## Work item
Match on the string "kind" in the entries below and return every matching line.

(Input material)

==> src/rtl/dmaz_regs.vh <==
`ifndef DMAZ_REGS_VH
`define DMAZ_REGS_VH
// Register indices (printed offsets); byte address is four times the index
`define DMAZ_IDX_CTRL     16'h04CC
`define DMAZ_IDX_IRQ      16'h04CE
`define DMAZ_IDX_SRC      16'h04D0
`define DMAZ_IDX_DST      16'h04D2
`define DMAZ_IDX_CNT      16'h04D4
`define DMAZ_IDX_LOW      16'h04C8
`define DMAZ_IDX_HIGH     16'h04CA
`define DMAZ_RESET_VAL    16'h0000
// Control fields
`define DMAZ_CTL_ON       0
`define DMAZ_CTL_SIZE     1
`define DMAZ_CTL_MODE_LO  2
`define DMAZ_CTL_MODE_HI  3
`define DMAZ_CTL_DST_LO   4
`define DMAZ_CTL_DST_HI   5
`define DMAZ_CTL_SRC_LO   6
`define DMAZ_CTL_SRC_HI   7
`define DMAZ_CTL_SWREQ    8
`define DMAZ_CTL_RELOAD   9
`define DMAZ_CTL_DUMMY    10
`define DMAZ_CTL_MASK     16'h07FF
// Flag fields
`define DMAZ_IRQ_MIDPOINT_IRQ_ENABLE   0
`define DMAZ_IRQ_OVRUN    3
`define DMAZ_IRQ_HALF     4
`define DMAZ_IRQ_DONE     5
`define DMAZ_IRQ_LOW      6
`define DMAZ_IRQ_HIGH     7
`define DMAZ_IRQ_SEL_LO   8
`define DMAZ_IRQ_SEL_HI   14
`define DMAZ_IRQ_PEND     15
`define DMAZ_IRQ_WMASK    16'h7FF9
// Transfer modes
`define DMAZ_MODE_ONESHOT 2'b00
`define DMAZ_MODE_REP_ONE 2'b01
`define DMAZ_MODE_CONT    2'b10
`define DMAZ_MODE_REP_CON 2'b11
// Step modes
`define DMAZ_STEP_INC     2'b01
`define DMAZ_STEP_DEC     2'b10
// Address map
`define DMAZ_SFR_TOP      16'h07FF
`define DMAZ_RAM_TOP      16'h27FF
`endif

==> src/rtl/dmaz_step.v <==
`timescale 1ns/1ps
// Pointer stepper: one byte or one word up or down
module dmaz_step (
	// Operands
	input  wire [15:0] ptr,
	input  wire [1:0]  mode,
	input  wire        byte_size,
	// Result
	output reg  [15:0] next_ptr
);
	wire [15:0] amount;
	assign amount = byte_size ? 16'h0001 : 16'h0002;
	always @* begin
		case (mode)
			2'b01:   next_ptr = ptr + amount;
			2'b10:   next_ptr = ptr - amount;
			default: next_ptr = ptr;
		endcase
	end
endmodule // dmaz_step

==> src/rtl/dmaz_channel.v <==
// Strobed register access is this design's own decision.
`timescale 1ns/1ps
`include "dmaz_regs.vh"
// Notes on behaviour
// - Mode field: 11 rep-cont, 10 cont, 01 rep-oneshot, 00 oneshot
// - Size bit 1 moves bytes, 0 words
// - Triggers served only while channel_on set
// - Software-written flags raise no interrupt
// - Limits checked at access time, not beforehand
// - Pending flag set until buffer written out
// - Seven-bit field selects hardware trigger source
// - Upper flag: above upper limit or RAM top
// - Lower flag: below lower limit, above 07FFh
// - Complete flag set when session completes
// - Midpoint flag at counter halfway point
// - Overrun flag on trigger during busy transfer
// - Midpoint irq only when midpoint_irq_enable set
// - Source pointer, 16-bit read/write, resets zero
// - Destination pointer, 16-bit read/write, resets zero
// - Transfer counter, 16-bit read/write, resets zero
// - Pointers step by byte or word per mode
// - Software request clears when transfer completes; in continuous modes only when session completes
// - Repeated modes always reload the counter
module dmaz_channel #(
	parameter TRIG_COUNT = 128
) (
	// Clock and reset
	input  wire                  core_clk,
	input  wire                  rst,
	// Register port
	input  wire [15:0]           reg_addr,
	input  wire [15:0]           reg_wdata,
	input  wire                  reg_wr,
	input  wire                  reg_rd,
	output reg  [15:0]           reg_rdata_q,
	// Hardware triggers from pins
	input  wire [TRIG_COUNT-1:0] trig_in,
	// Data bus master
	output reg  [15:0]           bus_addr_q,
	output reg  [15:0]           bus_wdata_q,
	output reg                   bus_wr_q,
	output reg                   bus_rd_q,
	output reg                   bus_byte_q,
	input  wire [15:0]           bus_rdata,
	// Channel interrupt request
	output reg                   irq_q
);
	localparam ST_IDLE  = 4'b0001;
	localparam ST_READ  = 4'b0010;
	localparam ST_WRITE = 4'b0100;
	localparam ST_DUMMY = 4'b1000;

	reg  [15:0] ctrl_q;
	reg  [15:0] flags_q;
	reg  [15:0] src_q;
	reg  [15:0] dst_q;
	reg  [15:0] cnt_q;
	reg  [15:0] low_q;
	reg  [15:0] high_q;
	reg  [15:0] src_save_q;
	reg  [15:0] dst_save_q;
	reg  [15:0] cnt_save_q;
	reg  [15:0] half_q;
	reg  [15:0] buf_q;
	reg  [3:0]  state_q;
	reg         active_q;
	reg  [TRIG_COUNT-1:0] trig_s1_q;
	reg  [TRIG_COUNT-1:0] trig_s2_q;
	reg  [TRIG_COUNT-1:0] trig_s3_q;

	wire        chan_on    = ctrl_q[`DMAZ_CTL_ON];
	wire        byte_size  = ctrl_q[`DMAZ_CTL_SIZE];
	wire [1:0]  mode       = ctrl_q[`DMAZ_CTL_MODE_HI:`DMAZ_CTL_MODE_LO];
	wire [1:0]  src_mode   = ctrl_q[`DMAZ_CTL_SRC_HI:`DMAZ_CTL_SRC_LO];
	wire [1:0]  dst_mode   = ctrl_q[`DMAZ_CTL_DST_HI:`DMAZ_CTL_DST_LO];
	wire        sw_req     = ctrl_q[`DMAZ_CTL_SWREQ];
	wire        dummy_mode = ctrl_q[`DMAZ_CTL_DUMMY];
	wire [6:0]  trig_sel   = flags_q[`DMAZ_IRQ_SEL_HI:`DMAZ_IRQ_SEL_LO];
	wire        repeated   = mode[0];
	wire        continuous = mode[1];

	// Rising edge of the chosen synchronised trigger
	wire hw_edge = trig_s2_q[trig_sel] & ~trig_s3_q[trig_sel];
	wire busy    = (state_q != ST_IDLE);
	wire start   = chan_on & (state_q == ST_IDLE) & (hw_edge | sw_req);

	// Address checks on the access being made
	wire [15:0] acc_addr = (state_q == ST_READ) ? src_q :
		(state_q == ST_WRITE) ? dst_q : src_q;
	wire acc_now  = (state_q != ST_IDLE);
	wire hi_viol  = acc_now & ((acc_addr > high_q) | (acc_addr > `DMAZ_RAM_TOP));
	wire lo_viol  = acc_now & (acc_addr < low_q) & (acc_addr > `DMAZ_SFR_TOP);

	wire [15:0] src_next;
	wire [15:0] dst_next;
	dmaz_step u_src_step (
		.ptr       (src_q),
		.mode      (src_mode),
		.byte_size (byte_size),
		.next_ptr  (src_next)
	);
	dmaz_step u_dst_step (
		.ptr       (dst_q),
		.mode      ((dst_mode == 2'b11) ? 2'b00 : dst_mode),
		.byte_size (byte_size),
		.next_ptr  (dst_next)
	);

	wire wr_ctrl  = reg_wr & (reg_addr == `DMAZ_IDX_CTRL);
	wire wr_flags = reg_wr & (reg_addr == `DMAZ_IDX_IRQ);
	wire wr_src   = reg_wr & (reg_addr == `DMAZ_IDX_SRC);
	wire wr_dst   = reg_wr & (reg_addr == `DMAZ_IDX_DST);
	wire wr_cnt   = reg_wr & (reg_addr == `DMAZ_IDX_CNT);
	// Writable flag bits only; pending bit stays hardware owned
	wire [15:0] flags_wdata = reg_wdata & `DMAZ_IRQ_WMASK;

	// Transfer finishes on the last bus cycle of its sequence
	wire xfer_done = ((state_q == ST_WRITE) & ~dummy_mode) | (state_q == ST_DUMMY);
	wire [15:0] cnt_dec = cnt_q - 16'h0001;
	wire last_xfer = xfer_done & (cnt_dec == 16'h0000);
	wire half_hit  = xfer_done & (cnt_dec == half_q) & (cnt_dec != 16'h0000);
	wire ovr_hit   = busy & hw_edge & chan_on;

	genvar g;
	generate
		for (g = 0; g < TRIG_COUNT; g = g + 1) begin : g_sync
			always @(posedge core_clk) begin
				if (rst) begin
					trig_s1_q[g] <= 1'b0;
					trig_s2_q[g] <= 1'b0;
					trig_s3_q[g] <= 1'b0;
				end else begin
					trig_s1_q[g] <= trig_in[g];
					trig_s2_q[g] <= trig_s1_q[g];
					trig_s3_q[g] <= trig_s2_q[g];
				end
			end
		end
	endgenerate

	// Sequencer and bus master
	always @(posedge core_clk) begin
		if (rst) begin
			state_q     <= ST_IDLE;
			bus_addr_q  <= 16'h0000;
			bus_wdata_q <= 16'h0000;
			bus_wr_q    <= 1'b0;
			bus_rd_q    <= 1'b0;
			bus_byte_q  <= 1'b0;
			buf_q       <= 16'h0000;
		end else begin
			bus_wr_q   <= 1'b0;
			bus_rd_q   <= 1'b0;
			bus_byte_q <= byte_size;
			case (state_q)
				ST_IDLE: begin
					if (start & (cnt_q != 16'h0000)) begin
						state_q    <= ST_READ;
						bus_addr_q <= src_q;
						bus_rd_q   <= 1'b1;
					end
				end
				ST_READ: begin
					buf_q       <= byte_size ? {8'h00, bus_rdata[7:0]} : bus_rdata;
					bus_wdata_q <= byte_size ? {8'h00, bus_rdata[7:0]} : bus_rdata;
					bus_addr_q  <= dst_q;
					bus_wr_q    <= 1'b1;
					state_q     <= ST_WRITE;
				end
				ST_WRITE: begin
					if (dummy_mode) begin
						bus_addr_q <= src_q;
						bus_wr_q   <= 1'b1;
						state_q    <= ST_DUMMY;
					end else if (continuous & ~last_xfer & chan_on) begin
						bus_addr_q <= src_next;
						bus_rd_q   <= 1'b1;
						state_q    <= ST_READ;
					end else begin
						state_q <= ST_IDLE;
					end
				end
				ST_DUMMY: begin
					if (continuous & ~last_xfer & chan_on) begin
						bus_addr_q <= src_next;
						bus_rd_q   <= 1'b1;
						state_q    <= ST_READ;
					end else begin
						state_q <= ST_IDLE;
					end
				end
				default: state_q <= ST_IDLE;
			endcase
		end
	end

	// Pointers, counter and saved session values
	always @(posedge core_clk) begin
		if (rst) begin
			src_q      <= `DMAZ_RESET_VAL;
			dst_q      <= `DMAZ_RESET_VAL;
			cnt_q      <= `DMAZ_RESET_VAL;
			src_save_q <= 16'h0000;
			dst_save_q <= 16'h0000;
			cnt_save_q <= 16'h0000;
			half_q     <= 16'h0000;
			active_q   <= 1'b0;
			low_q      <= 16'h0000;
			high_q     <= 16'hFFFF;
		end else begin
			if (reg_wr & (reg_addr == `DMAZ_IDX_LOW))
				low_q <= reg_wdata;
			if (reg_wr & (reg_addr == `DMAZ_IDX_HIGH))
				high_q <= reg_wdata;
			if (wr_src) begin
				src_q      <= reg_wdata;
				src_save_q <= reg_wdata;
			end else if (xfer_done) begin
				src_q <= src_next;
			end
			if (wr_dst) begin
				dst_q      <= reg_wdata;
				dst_save_q <= reg_wdata;
			end else if (xfer_done) begin
				dst_q <= dst_next;
			end
			if (wr_cnt) begin
				cnt_q      <= reg_wdata;
				cnt_save_q <= reg_wdata;
				half_q     <= {1'b0, reg_wdata[15:1]};
				active_q   <= 1'b1;
			end else if (last_xfer) begin
				active_q <= 1'b0;
				if (repeated | ctrl_q[`DMAZ_CTL_RELOAD]) begin
					cnt_q <= cnt_save_q;
					src_q <= src_save_q;
					dst_q <= dst_save_q;
				end else begin
					cnt_q <= 16'h0000;
				end
			end else if (xfer_done) begin
				cnt_q <= cnt_dec;
			end
		end
	end

	// Control register
	always @(posedge core_clk) begin
		if (rst) begin
			ctrl_q <= 16'h0000;
		end else if (wr_ctrl) begin
			ctrl_q <= reg_wdata & `DMAZ_CTL_MASK;
		end else begin
			if (xfer_done & ~(continuous & ~last_xfer))
				ctrl_q[`DMAZ_CTL_SWREQ] <= 1'b0;
			if (last_xfer & ~repeated)
				ctrl_q[`DMAZ_CTL_ON] <= 1'b0;
		end
	end

	// Flags: hardware set wins over a software write in the same cycle
	always @(posedge core_clk) begin
		if (rst) begin
			flags_q <= 16'h0000;
			irq_q   <= 1'b0;
		end else begin
			if (wr_flags)
				flags_q[14:0] <= flags_wdata[14:0];
			if (wr_cnt)
				flags_q[`DMAZ_IRQ_DONE] <= 1'b0;
			if (hi_viol)
				flags_q[`DMAZ_IRQ_HIGH] <= 1'b1;
			if (lo_viol)
				flags_q[`DMAZ_IRQ_LOW] <= 1'b1;
			if (last_xfer)
				flags_q[`DMAZ_IRQ_DONE] <= 1'b1;
			if (half_hit)
				flags_q[`DMAZ_IRQ_HALF] <= 1'b1;
			if (ovr_hit)
				flags_q[`DMAZ_IRQ_OVRUN] <= 1'b1;
			// Pending while buffered data awaits its final write
			flags_q[`DMAZ_IRQ_PEND] <= (state_q == ST_READ) |
				((state_q == ST_WRITE) & dummy_mode);
			// Pulse only from hardware events, never from a write
			irq_q <= last_xfer | hi_viol | lo_viol | ovr_hit |
				(half_hit & flags_q[`DMAZ_IRQ_MIDPOINT_IRQ_ENABLE]);
		end
	end

	// Register read port
	always @(posedge core_clk) begin
		if (rst) begin
			reg_rdata_q <= 16'h0000;
		end else if (reg_rd) begin
			case (reg_addr)
				`DMAZ_IDX_CTRL: reg_rdata_q <= ctrl_q;
				`DMAZ_IDX_IRQ:  reg_rdata_q <= flags_q;
				`DMAZ_IDX_SRC:  reg_rdata_q <= src_q;
				`DMAZ_IDX_DST:  reg_rdata_q <= dst_q;
				`DMAZ_IDX_CNT:  reg_rdata_q <= cnt_q;
				`DMAZ_IDX_LOW:  reg_rdata_q <= low_q;
				`DMAZ_IDX_HIGH: reg_rdata_q <= high_q;
				default:        reg_rdata_q <= 16'h0000;
			endcase
		end else begin
			reg_rdata_q <= 16'h0000;
		end
	end
endmodule // dmaz_channel

==> config.mk <==
export PLATFORM = sky130hd
export DESIGN_NAME = dmaz_channel
export DESIGN_NICKNAME = d
export VERILOG_FILES = /design/src/rtl/dmaz_step.v /design/src/rtl/dmaz_channel.v
export VERILOG_INCLUDE_DIRS = /design/src /design/src/rtl
export SDC_FILE = /design/constraint.sdc
export NUM_CORES = 1
export LEC_CHECK = 0
export ABC_AREA = 1
export BUFFER_PORTS_ARGS = -buffer_cell sky130_fd_sc_hd__buf_2
export CORE_ASPECT_RATIO = 2
export CORE_MARGIN = 4
export CORE_UTILIZATION = 50
export DETAILED_ROUTE_END_ITERATION = 12
export GPL_TIMING_DRIVEN = 0
export PLACE_DENSITY = 0.81
export SYNTH_ARGS = -nofsm -noshare
export SYNTH_HDL_FRONTEND = slang
export SYNTH_HIERARCHICAL = 1
export SYNTH_SLANG_ARGS = --single-unit
==> constraint.sdc <==
create_clock -name core_clk -period 5.5 [get_ports core_clk]
set_clock_uncertainty 0.2 [all_clocks]
set_input_delay 0.275 -clock core_clk [delete_from_list [all_inputs] [get_ports core_clk]]
set_output_delay 0.275 -clock core_clk [all_outputs]
set_load 0.03 [all_outputs]
==> run summary <==
The flow ran to the end, and the final reports show no timing, DRC or antenna violations. The cell leakage power was 15.32 nW; the final weighted congestion of routability-driven global placement was 1.066. The critical path goes through nor2_2, nand3_1, clkbuf_1, clkbuf_1, nand2_1, o21ai_0, ha_1, inv_1, nor2_1, nor2_1, o21ai_0, nand3_1, o211ai_1, nand2_1, nand2_1, nand2_1, nand2_1, nand2_1, nand2_1, nor2_1, nand3_1, nand2_1, inv_1.

The tools report the slack of the worst reg-to-reg path as 1750 ps. Setup violations remaining at the end of the flow were counted as 0. The worst register-to-register path begins at state_q[0]. Measured on the finished design, the core utilization comes to 60.39%. The count of unique library cells instantiated by Yosys is 53, and the highest clock frequency the design can meet is 266.5 MHz. The total overflow left after global routing is 0. The largest registers in the layout are trig_s1_q (128), trig_s2_q (128), trig_s3_q (128).

The run gives 6 as the number of warnings printed during yosys synthesis. The number of enable flip-flop cells after synthesis works out to 0. The final critical delay including setup and external delays came out at 3753 ps.

Relative to the synthesized area, the layout overhead comes to 19.73%. The routed wire length per instance was 21.84 um; the final cell area excluding filler cells was 32,370 um^2. Core footprint: 53,600 um^2. The number of flip-flops and latches in the synthesized netlist was 593.

The clock transition at the registers of the reported paths was 60 ps. Buffers placed on the I/O ports in this run total 229. The floorplan has 120 rows.

The count of cells in the finished layout, fillers not included, comes to 5,049. After detailed routing, the met3 layer carries 8554 um of wire. The highest signal layer in the routed design was met5. Post-placement cell count: 4,795. The top-area cell type share of the netlist area is 43.91%. For the worst-skew pair, the clock arrives at the later sink with an insertion delay of 620 ps. Setup repair after global routing left no endpoint under its margin.

Cells with a size suffix above 1 make up 10.92% of the layout. The worst setup path is launched from a flip-flop. Each instance of the synthesized netlist takes up on average 6.942 um^2. For the via count of the first global-routing pass, the log shows 28,020. The fraction of the yosys area taken by sequential cells was 43.91%.

The setup path with the least slack is of type reg2reg. Across the VDD grid, the largest voltage drop is 277.0 uV. Counting along the longest clock path gives a buffer depth of 3.

In the routed design, unresolved DRC markers number 0. The first global-routing pass estimated 161,600 um of wire. The most critical setup path has its startpoint at state_q[0]. The run gives 29,040 um^2 as the post-place instance area. The number of hold violations in the final report is 0.

TritonCTS built the clock tree. The tool flagged a number of max-cap violations equal to 0. The total I/O pin count was 232; the data arrival at the endpoint of the critical path was 4050 ps. The area of the mapped netlist was 27,040 um^2; the number of instances in the synthesized netlist was 3,895. Clock root buffer: sky130_fd_sc_hd__clkbuf_16.

The final max-slew violation count was 0; the number of H-tree levels was 2. The detailed router finished its first iteration with 2,662 violations. The tools report the initial antenna violation count as 3. Class of the tightest hold or removal check: in2reg.

Among the stages of the critical path, the cell type that occurs most often is sky130_fd_sc_hd__nand2_1. For this run, the leading register cell type out of synthesis is sky130_fd_sc_hd__dfxtp_1. The tools report the worst relative slew slack as 20.65%.

The number of nets in the synthesized netlist is 4,118. For the number of buffers created by CTS, the log shows 51. The overall die height is 336.9 um. The initial utilization of the core area, before any placement, comes to 50.44%. The die covers 58,090 um^2.

Summed over all layers, the routed wires come to 110,300 um. Largest net degree at the start of global routing: 18. The count of buffering cells on the critical path with inverters included works out to 4. The share of the clock period used by the worst path after layout was 68.23%; the overall routing resource usage was 37.15%.

For the worst setup path, the data required time is 5800 ps. Using the TritonRoute via totals, the vias-per-cell ratio works out to 5.487. Adding up every negative setup slack in the final design gives 0 ps. The clock net in this run drives a total of 593 sinks. Ranked by total cell area, the synthesized netlist is headed by sky130_fd_sc_hd__dfxtp_1, sky130_fd_sc_hd__nand2_1, sky130_fd_sc_hd__inv_1.

The power density over the cells is 268.5 nW/um^2, and the share of async-settable or async-resettable flops after synthesis is 0%. The library cell occupying the most area in the post-synthesis netlist was sky130_fd_sc_hd__dfxtp_1. In this run the remaining antenna-violating nets after routing total 0. STA classifies the critical path endpoint as a flip-flop. For this run, the post-layout net count is 4,562.

The horizontal extent of the die is 172.4 um. Most frequent standard cell in the layout excluding fill and tap cells: sky130_fd_sc_hd__nand2_1. The tools report the count of vias placed by the detailed router as 27,700. At the pin with the least slew margin, the transition time is 1185 ps.

In this run the most critical hold path is launched from reg_addr[1]. In the final routing, the length of wire on met1 measures 33,830 um. The detailed placer's ending HPWL is 75,490 um. After detailed routing, the met2 layer carries 53,770 um of wire.

The highest net fanout along the worst path works out to 10. The buffer count from post-CTS setup fixing is 0, and the number of detailed-route iterations in the first pass is 6. Family of cells with the greatest summed delay on the critical path: simple AND/OR/NAND/NOR gates. The slowest library cell on the worst path was sky130_fd_sc_hd__dfxtp_1. The top cell types in the final layout, fill and taps aside, are sky130_fd_sc_hd__nand2_1, sky130_fd_sc_hd__inv_1, sky130_fd_sc_hd__nor2_1.

The critical path's largest stage delay is 390 ps, and the hold slack is 38.43 ps.
## worst reg2reg max path: cells and delay by family (launching register included)
kind	cells	cell delay, ps
and+or+nand+nor	15	1500
buffers and inverters	4	840
DFF	1	390
AOI/OAI and AO/OA	3	380
adders and majority gates	1	330
## cells in the mapped netlist, types with 5 or more instances
cell type,count
sky130_fd_sc_hd__nand3_2,7
sky130_fd_sc_hd__dfxtp_1,593
sky130_fd_sc_hd__xor2_1,11
sky130_fd_sc_hd__nand3b_1,55
sky130_fd_sc_hd__o211ai_1,56
sky130_fd_sc_hd__o22ai_1,55
sky130_fd_sc_hd__inv_1,682
sky130_fd_sc_hd__o21ai_0,112
sky130_fd_sc_hd__o21ai_1,13
sky130_fd_sc_hd__nor4_1,5
sky130_fd_sc_hd__nor2_2,24
sky130_fd_sc_hd__nand2_2,24
sky130_fd_sc_hd__nor2_1,620
sky130_fd_sc_hd__buf_6,12
sky130_fd_sc_hd__nor2_4,11
sky130_fd_sc_hd__nor3b_1,6
sky130_fd_sc_hd__nand2_1,780
sky130_fd_sc_hd__nand4_1,15
sky130_fd_sc_hd__a221oi_1,13
sky130_fd_sc_hd__buf_1,8
sky130_fd_sc_hd__xnor2_1,7
sky130_fd_sc_hd__ha_1,41
sky130_fd_sc_hd__clkbuf_1,112
sky130_fd_sc_hd__buf_4,9
sky130_fd_sc_hd__a22oi_1,7
sky130_fd_sc_hd__a21oi_1,184
sky130_fd_sc_hd__nor3b_2,14
sky130_fd_sc_hd__buf_2,34
sky130_fd_sc_hd__inv_2,11
sky130_fd_sc_hd__nand3_1,320
sky130_fd_sc_hd__nor3_1,16
## cells by family after synthesis
kind of cell	synth area share, %
AOI/OAI and AO/OA	9.546
adders and majority gates	2.045
and+or+nand+nor	31.09
xor gates and xnor gates	0.5831
DFF	43.91
buffers and inverters	12.83
## power breakdown
part           switching [mW]  internal (mW)
clock network            1.73           2.03
registers              0.0392           4.40
logic                   0.295          0.192
total                    2.07           6.62
## metal layers
metal | up-vias | global-route usage (%)
met2 | 1526 | 64.89
met4 | 2 | 37.16
met5 | - | 0
met1 | 12540 | 33.60
met3 | 698 | 8.552
li1 | 12940 | -
## path summary, 6_finish.rpt
path,endpoint,cells past startpoint
worst max register to register,irq_q,23
worst min-delay path,ctrl_q[0],5
worst max-delay path,irq_q,23
worst min register to register,trig_s2_q[10],2
## metrics by stage
step / total power [mW] / setup WS, ps
after CTS: 8.621 / 1840
after floorplan: 4.709 / 2742
after global routing: 8.881 / 1204
after global placement: 4.876 / 1864
after detailed placement: 4.886 / 1879
final: 8.692 / 1747
## timing repair
item                                   CTS  global route
hold buffers                           162             0
endpoints found under the hold margin  244             0
gates resized for setup                  0             0
## layout make-up
type	count	area [um^2]
sequential	593	11870
antenna	1	2.502
timing repair buffer	391	2768
buffer	177	853.3
tap	671	839.6
clock inverter	23	251.5
inverter	697	2616
fill	4767	21230
multi-input combinational	2428	11710
clock buffer	68	1461
Note: power is estimated with default switching activity, not from simulation.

(End Input material)

## Problem solution
kind	cells	cell delay, ps
kind of cell	synth area share, %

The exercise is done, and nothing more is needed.